- [Stored data entries]:
* * *

<file path="config.mk">
export PLATFORM = sky130hd
export DESIGN_NAME = cia_front_flat
export DESIGN_NICKNAME = d
export VERILOG_FILES = /design/src/hdl/cia_pkg.sv /design/src/hdl/cia_if.sv /design/src/hdl/cia_front.sv /design/src/flat_wrapper.sv
export SDC_FILE = /design/constraint.sdc
export NUM_CORES = 1
export LEC_CHECK = 0
export BUFFER_PORTS_ARGS = -buffer_cell sky130_fd_sc_hd__buf_2
export CORE_UTILIZATION = 41
export CTS_CLUSTER_SIZE = 25
export DETAILED_ROUTE_END_ITERATION = 10
export PLACE_DENSITY_LB_ADDON = 0.2
export SLEW_MARGIN = 20
export SYNTH_ARGS = -nofsm -noshare
export SYNTH_HDL_FRONTEND = slang
export SYNTH_SLANG_ARGS = --single-unit
</file>
<file path="constraint.sdc">
create_clock -name clk_i -period 3.4 [get_ports clk_i]
set_clock_uncertainty 0.1 [all_clocks]
set_input_delay 0.34 -clock clk_i [delete_from_list [all_inputs] [get_ports clk_i]]
set_output_delay 0.34 -clock clk_i [all_outputs]
set_load 0.005 [all_outputs]
</file>
<file path="src/hdl/cia_pkg.sv">
package cia_pkg;

  localparam int unsigned RES_W  = 33;
  localparam int unsigned KIND_W = 3;

  typedef enum logic [KIND_W-1:0] {
    KIND_ADD = 3'd0,
    KIND_SUB = 3'd1,
    KIND_MUL = 3'd2,
    KIND_DIV = 3'd3,
    KIND_EQ  = 3'd4
  } kind_e;

  // one-hot operation class; all zero for codes with no meaning
  typedef struct packed {
    logic add;
    logic sub;
    logic mul;
    logic div;
    logic eq;
  } op_cls_t;

  // sideband that travels alongside the divider
  typedef struct packed {
    logic [RES_W-1:0] dre;
    logic [RES_W-1:0] dim;
    op_cls_t          cls;
    logic             eq;
    logic             dz;
    logic             neg_re;
    logic             neg_im;
  } side_t;

endpackage

</file>
<file path="src/hdl/cia_if.sv">
interface cia_in_if #(
  parameter int unsigned W = 16
);
  logic                valid;
  logic                ready;
  logic [2:0]          kind;
  logic signed [W-1:0] a_re;
  logic signed [W-1:0] a_im;
  logic signed [W-1:0] b_re;
  logic signed [W-1:0] b_im;

  modport source (output valid, kind, a_re, a_im, b_re, b_im, input ready);
  modport sink   (input valid, kind, a_re, a_im, b_re, b_im, output ready);
endinterface


</file>
<file path="src/hdl/cia_front.sv">
module cia_front #(
  parameter int unsigned W = 16
) (
  input  logic             clk_i,
  input  logic             rst_ni,
  cia_in_if.sink           in_i,
  output logic             valid_o,
  input  logic             ready_i,
  output cia_pkg::op_cls_t cls_o,
  output logic [4*W-1:0]   opnd_o
);
  import cia_pkg::*;

  logic     valid_q;
  op_cls_t  cls_d, cls_q;
  logic [4*W-1:0] opnd_q;
  logic     take;

  assign in_i.ready = !valid_q || ready_i;
  assign take       = in_i.valid && in_i.ready;

  always_comb begin
    cls_d = '0;
    unique case (in_i.kind)
      KIND_ADD: cls_d.add = 1'b1;
      KIND_SUB: cls_d.sub = 1'b1;
      KIND_MUL: cls_d.mul = 1'b1;
      KIND_DIV: cls_d.div = 1'b1;
      KIND_EQ:  cls_d.eq  = 1'b1;
      default:  cls_d     = '0;
    endcase
  end

  always_ff @(posedge clk_i or negedge rst_ni) begin
    if (!rst_ni) begin
      valid_q <= 1'b0;
    end else if (in_i.ready) begin
      valid_q <= in_i.valid;
    end
  end

  always_ff @(posedge clk_i) begin
    if (take) begin
      cls_q  <= cls_d;
      opnd_q <= {in_i.a_re, in_i.a_im, in_i.b_re, in_i.b_im};
    end
  end

  assign valid_o = valid_q;
  assign cls_o   = cls_q;
  assign opnd_o  = opnd_q;

endmodule

</file>
<file path="src/flat_wrapper.sv">
// flat-port wrapper written by rule: the top's interface ports become plain ports
module cia_front_flat import cia_pkg::*;
#(
  parameter int unsigned W = 16
)
  (clk_i, rst_ni, valid_o, ready_i, cls_o, opnd_o, in_i_valid, in_i_kind, in_i_a_re, in_i_a_im, in_i_b_re, in_i_b_im, in_i_ready);
  cia_in_if #(.W(W)) in_i_i ();
  input  logic clk_i;
  input  logic rst_ni;
  output logic valid_o;
  input  logic ready_i;
  output cia_pkg::op_cls_t cls_o;
  output logic [4*W-1:0] opnd_o;
  input wire logic [$bits(in_i_i.valid)-1:0] in_i_valid;
  input wire logic [$bits(in_i_i.kind)-1:0] in_i_kind;
  input wire logic [$bits(in_i_i.a_re)-1:0] in_i_a_re;
  input wire logic [$bits(in_i_i.a_im)-1:0] in_i_a_im;
  input wire logic [$bits(in_i_i.b_re)-1:0] in_i_b_re;
  input wire logic [$bits(in_i_i.b_im)-1:0] in_i_b_im;
  output wire logic [$bits(in_i_i.ready)-1:0] in_i_ready;
  assign in_i_i.valid = in_i_valid;
  assign in_i_i.kind = in_i_kind;
  assign in_i_i.a_re = in_i_a_re;
  assign in_i_i.a_im = in_i_a_im;
  assign in_i_i.b_re = in_i_b_re;
  assign in_i_i.b_im = in_i_b_im;
  assign in_i_ready = in_i_i.ready;
  cia_front #(.W(W)) u_core (.clk_i(clk_i), .rst_ni(rst_ni), .in_i(in_i_i), .valid_o(valid_o), .ready_i(ready_i), .cls_o(cls_o), .opnd_o(opnd_o));
endmodule
</file>
==> impl_results.md, run 1 <==
- Status: completed
- Largest net degree at the start of global routing: 28
- # setup viols final: 0
- Average footprint of a synthesized cell: 27.70 sq um
- DR WL/cell: 13.22 um
- Setup crit start: u_core.valid_o
- Synth top area cells: edfxtp_1 96%, dfrtp_1 1.2%, nor3b_1 1.0%, nand2b_4 0.64%, and3b_2 0.46%
- Vias per inst: 4.315
- Iteration-0 DRC Markers: 64
- Register-to-register setup slack: 1.62 ns
- Hold_ws: 0.08370 ns
- Overall routing resource usage: 14.95%
- Vias in the first global route: 1205
- I/O pin count: 142
- DIE AREA: 5564 sq um
- CP required: 3.29 ns
- Worst-Skew Late Latency: 0.32 ns
- Slew Limit Fails: 0
- Crit Path Class: flop to flop
- Pin slew with the least headroom to its limit: 0.4571 ns
- Post-CTS Resized: 0
- Fin Setup TNS: 0 ns
- Root buf cell: clkbuf_8
- Ant. Diodes: 0
- Worst Path Arrival: 1.68 ns
- Final HPWL from detailed placement: 3.020 mm
- Internal: 0.001476 W
- Final Critical Period: 1.783 ns
- Core ar.: 5075 sq um
- Tcrit/Tclk final: 52.44%
- Final hold vios: 0
- Input/output buffers: 141
- Rows: 26
- Unrepaired setup endpoints after global routing: false
- Netlist cell types: 8
- Hold Crit Class: input port to flop
- YS warnings: 0
- Area leader, netlist: edfxtp_1
- Tot Pwr: 0.001817 W
- Hold wc startpoint: in_i_a_re[0]
- Path depth of the worst reg2reg path: 3
- Sink Count: 70
- Static leakage: 1.370 nW
- Crit-path slowest cell: and2_2
- CP max stage delay: 0.44 ns
- Die span in y: 74.60 um
- CTS Hold Buffers Added: 1
- Yosys top cell area share: 95.89%
- Routed wire length: 4.073 mm
- Rel. slew slack: 69.53%
- Max Freq: 0.5608 GHz
- Largest vdd supply drop: 322.1 uV
- CTS clk-pin slew, worst paths: 0.07 ns
- Clock share of power: 37.6%
- Fin cells: 308
- CTS tree: yes
- Clock Path Buffers: 2
- Switching pwr: 0.0003414 W
- Sw Share: 18.79%
- Register share of total power: 55.9%
- Logic pwr share: 6.5%
- Placed cell count: 291
- Proportion of layout cells with a drive suffix above 1: 66.81%
- Layout area overhead: 47.42%
- Setup ws final: 1.617 ns
- Pre-CTS WS: 1.547 ns
- Routed Antenna Nets: 0
- P per Cell Area: 570.4 nW/um^2
- Setup Buffers After CTS: 0
- Netlist Area Pre-Place: 2161 sq um
- Syn nets: 149
- Worst Path Max Fanout: 27
- Num CTS Buffers: 9
- Drt pass-1 iters: 4
- Gpl congestion: 0.6983
- Gate count of the mapped netlist: 78
- Grt ovf: 0
- Die width: 74.60 um
- Initial antenna violation count: 0
- CP Cell Sequence: nand2b_4, and2_2, buf_4
- H-tree depth: 3
- Register area share after synthesis: 97.05%
- Crit end category: flop
- DR DRC count: 0
- Startpoint types: flop
- Worst r2r src: u_core.valid_o
- Worst setup path end: u_core.opnd_o[32]
- Global-route wire length before repair: 5.651 mm
- Starting Density: 42.58%
- Vias post-DR: 1329
- Max_cap viols: 0
- Nets: 304
- Yosys reg bits: 70
- RR Endpoint: u_core.opnd_o[32]
-- cell usage in the layout, fill, tap and decap left out --
cell,n
and2_2,1
and3b_2,1
buf_2,141
buf_4,2
bufinv_16,2
clkbuf_1,2
clkbuf_8,9
clkinv_1,1
clkinv_2,2
dfrtp_1,1
dlygate4sd3_1,1
edfxtp_1,69
nand2b_1,1
nand2b_4,1
nor3_1,1
nor3b_1,3
-- Yosys cell counts --
library cell / n
nand2b_4: 1
nand2b_1: 1
and3b_2: 1
edfxtp_1: 69
nor3_1: 1
dfrtp_1: 1
nor3b_1: 3
and2_1: 1
-- kinds of logic after synthesis --
| logic type | Yosys count | synth area share (%) |
|---|---|---|
| DFF | 70 | 97.05 |
| and+or+nand+nor | 8 | 2.953 |
-- worst min path at each step --
stage                     slack (ns)  depth (start not counted)           endpoint
after floorplan                -0.06                          0     u_core.valid_o
after global placement          0.02                          1     u_core.valid_o
after detailed placement        0.02                          1     u_core.valid_o
after CTS                       0.07                          1  u_core.opnd_o[48]
after global routing            0.06                          1  u_core.opnd_o[35]
final                           0.08                          1  u_core.opnd_o[48]
-- power by group through the flow --
stage | registers, W | clock network, W | logic, W
floorplan | 0.00105 | 0 | 0.0000193
global placement | 0.00103 | 0 | 0.000118
detailed placement | 0.00103 | 0 | 0.000121
CTS | 0.00102 | 0.000705 | 0.000121
global route | 0.00102 | 0.000734 | 0.000132
finish | 0.00101 | 0.000684 | 0.000118
-- final cells by class --
type                    instances  area (sq um)
clock buffers                  11         131.4
well taps                      70         87.58
fillers                       404          1889
repair buffers                144         730.7
clock inverters                 5         73.82
flip-flops and latches         70          2097
multi-input cells               8         65.06
-- flip-flops by register name, summed over array words and instances (netlist names) --
register,count
u_core.opnd_o,64
u_core.cls_o,5
u_core.valid_o,1
-- through the flow --
stage | cell area, sq um | utilization, %
2_1_floorplan | 2161 | -
3_3_place_gp | 2970 | 58.53
3_5_place_dp | 2970 | 58.53
4_1_cts | 3186 | 62.77
5_1_grt | 3186 | 62.77
6_report | 3186 | 62.77
-- layer usage --
layer	wire length, um	GRT usage [%]
met1	1553	16.07
met2	1832	22.02
met3	527	7.995
met4	159	11.74
met5	0	0
-- worst max-delay path, delay by kind of cell, from the launching register on --
family,cells,cell delay (ns)
buf+inv,1,0.41
flops,1,0.41
simple gates,2,0.52
Power figures use the tool's default switching activity.
==> run 2, diff against run 1 <==
==> constraint.sdc (replaced) <==
create_clock -name clk_i -period 1.9 [get_ports clk_i]
set_clock_uncertainty 0.1 [all_clocks]
set_input_delay 0.19 -clock clk_i [delete_from_list [all_inputs] [get_ports clk_i]]
set_output_delay 0.19 -clock clk_i [all_outputs]
set_load 0.005 [all_outputs]
==> run 2 against run 1 <==
Cell area is 21% higher. Setup slack worse by 1.3 ns. Clock-buffer cell count is 2 lower. Largest cell class unchanged.
==> impl_results.md, run 2 (synthesized netlist as in run 1, its figures left out) <==
- Status: completed
- Sink Count: 70
- Largest net degree at the start of global routing: 29
- Proportion of layout cells with a drive suffix above 1: 53.29%
- Gpl congestion: 0.7149
- Slew Limit Fails: 0
- Commonest non-fill, non-tap cell in the layout: buf_2
- Largest vdd supply drop: 594.6 uV
- Root buf cell: clkbuf_8
- Num CTS Buffers: 9
- Setup Buffers After CTS: 0
- Unrepaired setup endpoints after global routing: false
- Input/output buffers: 141
- Final hold vios: 0
- Worst Path Max Fanout: 20
- Overall routing resource usage: 19.54%
- DR DRC count: 0
- Vias in the first global route: 1679
- CTS clk-pin slew, worst paths: 0.07 ns
- Finished Core Util: 76.16%
- CP max stage delay: 0.55 ns
- Starting Density: 42.58%
- Rel. slew slack: 80.79%
- CP required: 1.82 ns
- Iteration-0 DRC Markers: 57
- Worst-Skew Late Latency: 0.32 ns
- Ant. Diodes: 0
- Vias per inst: 4.267
- Max_cap viols: 0
- Hold Crit Class: input port to flop
- Layout area overhead: 78.87%
- Global-route wire length before repair: 7.479 mm
- Die span in y: 74.60 um
- Crit-path slowest cell: dlygate4sd3_1
- Crit Path Class: input port to flop
- Drt pass-1 iters: 5
- P per Cell Area: 880.0 nW/um^2
- Max Freq: 0.6406 GHz
- Clock Path Buffers: 2
- Pin slew with the least headroom to its limit: 0.2882 ns
- Tcrit/Tclk final: 82.15%
- Initial antenna violation count: 0
- CP Cell Sequence: dlygate4sd3_1, buf_2, and2_4, buf_4
- Rows: 26
- Static leakage: 1.650 nW
- Routed Antenna Nets: 0
- I/O pin count: 142
- Final Critical Period: 1.561 ns
- Grt ovf: 0
- Tot Pwr: 0.003401 W
- Core ar.: 5075 sq um
- Max reg flops: 64
- Worst Path Arrival: 1.48 ns
- Vias post-DR: 1596
- H-tree depth: 3
- CTS tree: yes
- Hold_ws: 0.05966 ns
- CTS Hold Buffers Added: 66
- Post-CTS Resized: 0
- Startpoint types: input port
- Crit end category: flop
- DR WL/cell: 14.21 um
- Routed wire length: 5.313 mm
- Most frequent cells in the layout: 141 x buf_2, 69 x edfxtp_1, 66 x dlygate4sd3_1
- DIE AREA: 5564 sq um
- Die width: 74.60 um
- Nets: 370
- # setup viols final: 0
- Fin Setup TNS: 0 ns
-- run 2: cell types whose count changed in the layout (fill, tap and decap cells not counted), sizes merged --
cell | before | now
dlygate4sd3 | 1 | 66
clkinvlp | 0 | 2
buf | 143 | 144
clkbuf | 11 | 9
-- run 2: final cells by class --
cell class / count / area [sq um]
Fill cell: 330 / 1210
Multi-Input combinational cell: 8 / 66.31
Clock buffer: 9 / 123.9
Sequential cell: 70 / 2097
Tap cell: 70 / 87.58
Clock inverter: 7 / 88.84
Timing Repair Buffer: 210 / 1401
-- run 2: final timing paths --
path,start,endpoint,slack (ns),cells past startpoint
max reg2reg,u_core.valid_o,u_core.opnd_o[6],0.38,3
max,in_i_valid,u_core.opnd_o[6],0.34,4
min reg2reg,u_core.valid_o,u_core.valid_o,0.46,2
min in group asynchronous,rst_ni,u_core.valid_o,0.09,2
min,ready_i,u_core.valid_o,0.06,3
max in group asynchronous,rst_ni,u_core.valid_o,1.53,2
-- run 2: metal layers --
| metal | routed length, um | track usage [%] | vias up |
|---|---|---|---|
| li1 | - | - | 759 |
| met1 | 1869 | 18.78 | 720 |
| met2 | 2767 | 35.34 | 101 |
| met3 | 497 | 5.962 | 16 |
| met4 | 178 | 13.63 | 0 |
| met5 | 0 | 0 | - |
-- run 2: per-stage QoR --
| step | worst slack, ns | instance area, sq um | std cells |
|---|---|---|---|
| floorplan | 0.3543 | 2163 | 78 |
| global placement | 0.4245 | 2992 | 292 |
| detailed placement | 0.3823 | 2992 | 292 |
| CTS | 0.3812 | 3865 | 374 |
| global route | 0.2942 | 3865 | 374 |
| finish | 0.3391 | 3865 | 374 |
-- run 2: power breakdown --
| part | leakage, nW | switching (W) | internal, W | total, W |
|---|---|---|---|---|
| Sequential | 0.670 | 0.0000179 | 0.00180 | 0.00181 |
| Combinational | 0.877 | 0.000129 | 0.000205 | 0.000334 |
| Clock | 0.103 | 0.000523 | 0.000729 | 0.00125 |
| Total | 1.65 | 0.000670 | 0.00273 | 0.00340 |
-- run 2: critical path, delay by kind of cell --
family,cells,cell delay [ns]
and+or+nand+nor,1,0.32
buffers and inverters,3,0.97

* * *

- [Task directions]: Copy, please, exactly the lines that start at the first line of the data and end at the line containing "export SYNTH_SLANG_ARGS = --single-unit", both kept and no others.

- [Exercise result]:
<file path="config.mk">
export PLATFORM = sky130hd
export DESIGN_NAME = cia_front_flat
export DESIGN_NICKNAME = d
export VERILOG_FILES = /design/src/hdl/cia_pkg.sv /design/src/hdl/cia_if.sv /design/src/hdl/cia_front.sv /design/src/flat_wrapper.sv
export SDC_FILE = /design/constraint.sdc
export NUM_CORES = 1
export LEC_CHECK = 0
export BUFFER_PORTS_ARGS = -buffer_cell sky130_fd_sc_hd__buf_2
export CORE_UTILIZATION = 41
export CTS_CLUSTER_SIZE = 25
export DETAILED_ROUTE_END_ITERATION = 10
export PLACE_DENSITY_LB_ADDON = 0.2
export SLEW_MARGIN = 20
export SYNTH_ARGS = -nofsm -noshare
export SYNTH_HDL_FRONTEND = slang
export SYNTH_SLANG_ARGS = --single-unit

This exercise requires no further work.